Kacey Musgraves' new album Golden Hour takes her acerbic writing, updates it from her country roots by adding some new synthetic sounds, making her small focused songs and making them sound a lot roomier and poppier, making this her most accessible album so far.

From her debut album Same Trailer, Different Park in 2013 to her second, Pageant Material in 2015, Golden Hour covers some same ground, from new love ("Butterflies") to the bittersweet ends ("Space Cowboy"), updating some similar universal themes with sounds we haven't heard from the usually acoustic Musgraves, which allows for a lot of variation within the album (the disco beat in "High Horse" makes it a standout, and the electronic intro and exit to "Oh, What A World" makes it a bit spacier in sound).

Having gone through a breakup and a new marriage in the interim between Pageant Material and Golden Hour, this newest album has a more positive outlook than her earlier albums, which are overall much sadder in tone and content. Golden Hour is a lot sweeter in terms of content, even when it tackles sadder subjects ("Lonely Weekend" is a song about being alone but okay). "Mother" is perhaps the album's saddest song, but also the shortest, being only a little over a minute piano ballad that Musgraves wrote about missing her mother.

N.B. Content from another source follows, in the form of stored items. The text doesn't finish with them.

<file path="config.mk">
export PLATFORM = sky130hd
export DESIGN_NAME = regfile_wb_arbiter
export DESIGN_NICKNAME = d
export VERILOG_FILES = /design/src/rtl/regfile_wb_arbiter.sv
export SDC_FILE = /design/constraint.sdc
export NUM_CORES = 1
export LEC_CHECK = 0
export ABC_AREA = 1
export ABC_CLOCK_PERIOD_IN_PS = 7400
export CAP_MARGIN = 20
export CORE_MARGIN = 1.5
export CORE_UTILIZATION = 31
export CTS_CLUSTER_SIZE = 16
export DETAILED_ROUTE_END_ITERATION = 12
export GPL_TIMING_DRIVEN = 0
export PLACE_DENSITY = 0.59
export SLEW_MARGIN = 0
export SYNTH_ARGS = -nofsm -noshare
export SYNTH_HDL_FRONTEND = slang
export SYNTH_SLANG_ARGS = --single-unit
</file>
<file path="constraint.sdc">
create_clock -name clk -period 7.4 [get_ports clk]
set_input_delay 1.11 -clock clk [delete_from_list [all_inputs] [get_ports clk]]
set_output_delay 1.11 -clock clk [all_outputs]
set_load 0.05 [all_outputs]
</file>
<file path="src/rtl/regfile_wb_arbiter.sv">
// ============================================================================
// Module   : regfile_wb_arbiter
// Brief    : Register-file write-back arbiter with a 2-entry long-latency
//            result FIFO and a destination scoreboard (pending vector).
// Config   : WB_EARLY_RELEASE_EN - clear busy in the cycle the head pops
// Revision : 1.0 - initial release
// ============================================================================
`default_nettype none

module regfile_wb_arbiter (
   input  logic        clk,
   input  logic        rst,
   input  logic        pipe_wen,
   input  logic [4:0]  pipe_addr,
   input  logic [31:0] pipe_data,
   input  logic        lsu_valid,
   output logic        lsu_ready,
   input  logic [4:0]  lsu_addr,
   input  logic [31:0] lsu_data,
   input  logic        issue_valid,
   input  logic [4:0]  issue_addr,
   input  logic [4:0]  chk_addr1,
   input  logic [4:0]  chk_addr2,
   output logic        busy1,
   output logic        busy2,
   output logic        w_en,
   output logic [4:0]  w_addr,
   output logic [31:0] w_data
);

   logic [4:0]  fifo_addr_q [2];
   logic [31:0] fifo_data_q [2];
   logic        rd_ptr_q;
   logic        wr_ptr_q;
   logic [1:0]  count_q;
   logic [1:0]  count_d;
   logic [31:0] pending_q;
   logic [31:0] pending_d;
   logic        w_en_q;
   logic        w_en_d;
   logic [4:0]  w_addr_q;
   logic [4:0]  w_addr_d;
   logic [31:0] w_data_q;
   logic [31:0] w_data_d;
   logic        accept;
   logic        pop;
   logic [4:0]  head_addr;
   logic [31:0] head_data;
   logic        release1;
   logic        release2;

   assign lsu_ready = (count_q != 2'd2);
   assign accept    = lsu_valid & lsu_ready;
   // The pipeline always wins the write port; the FIFO drains only in idle slots.
   assign pop       = ~pipe_wen & (count_q != 2'd0);
   assign head_addr = fifo_addr_q[rd_ptr_q];
   assign head_data = fifo_data_q[rd_ptr_q];

   always_comb begin
      w_en_d   = 1'b0;
      w_addr_d = w_addr_q;
      w_data_d = w_data_q;
      if (pipe_wen) begin
         if (pipe_addr != 5'd0) begin
            w_en_d   = 1'b1;
            w_addr_d = pipe_addr;
            w_data_d = pipe_data;
         end
      end else if (pop && (head_addr != 5'd0)) begin
         w_en_d   = 1'b1;
         w_addr_d = head_addr;
         w_data_d = head_data;
      end
   end

   // Set is applied after clear so a same-edge reservation survives the pop.
   always_comb begin
      pending_d = pending_q;
      if (pop) begin
         pending_d[head_addr] = 1'b0;
      end
      if (issue_valid && (issue_addr != 5'd0)) begin
         pending_d[issue_addr] = 1'b1;
      end
   end

   always_comb begin
      count_d = count_q;
      case ({accept, pop})
         2'b10:   count_d = count_q + 2'd1;
         2'b01:   count_d = count_q - 2'd1;
         default: count_d = count_q;
      endcase
   end

   always_ff @(posedge clk or posedge rst) begin
      if (rst) begin
         rd_ptr_q  <= 1'b0;
         wr_ptr_q  <= 1'b0;
         count_q   <= 2'd0;
         pending_q <= 32'd0;
         w_en_q    <= 1'b0;
         w_addr_q  <= 5'd0;
         w_data_q  <= 32'd0;
      end else begin
         if (accept) begin
            wr_ptr_q <= ~wr_ptr_q;
         end
         if (pop) begin
            rd_ptr_q <= ~rd_ptr_q;
         end
         count_q   <= count_d;
         pending_q <= pending_d;
         w_en_q    <= w_en_d;
         w_addr_q  <= w_addr_d;
         w_data_q  <= w_data_d;
      end
   end

   // Payload storage needs no reset: occupancy alone says what is valid.
   always_ff @(posedge clk) begin
      if (accept) begin
         fifo_addr_q[wr_ptr_q] <= lsu_addr;
         fifo_data_q[wr_ptr_q] <= lsu_data;
      end
   end

`ifdef WB_EARLY_RELEASE_EN
   assign release1 = pop && (head_addr == chk_addr1);
   assign release2 = pop && (head_addr == chk_addr2);
`else
   assign release1 = 1'b0;
   assign release2 = 1'b0;
`endif

   assign busy1  = (chk_addr1 != 5'd0) & pending_q[chk_addr1] & ~release1;
   assign busy2  = (chk_addr2 != 5'd0) & pending_q[chk_addr2] & ~release2;

   assign w_en   = w_en_q;
   assign w_addr = w_addr_q;
   assign w_data = w_data_q;

endmodule

`default_nettype wire
</file>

Other songs like "Velvet Elvis" and "Wonder Woman" use Musgraves' lyric playfulness to its full extent, exhibiting the bit of kitsch Musgraves favors, and which allows for a lot of charm to come through.

Golden Hour is perhaps Musgraves' strongest album so far, and an excellent country pop album that takes you on the full emotional gamut, and, like her other albums, makes for excellent driving music.

Golden Hour is currently available everywhere music is sold.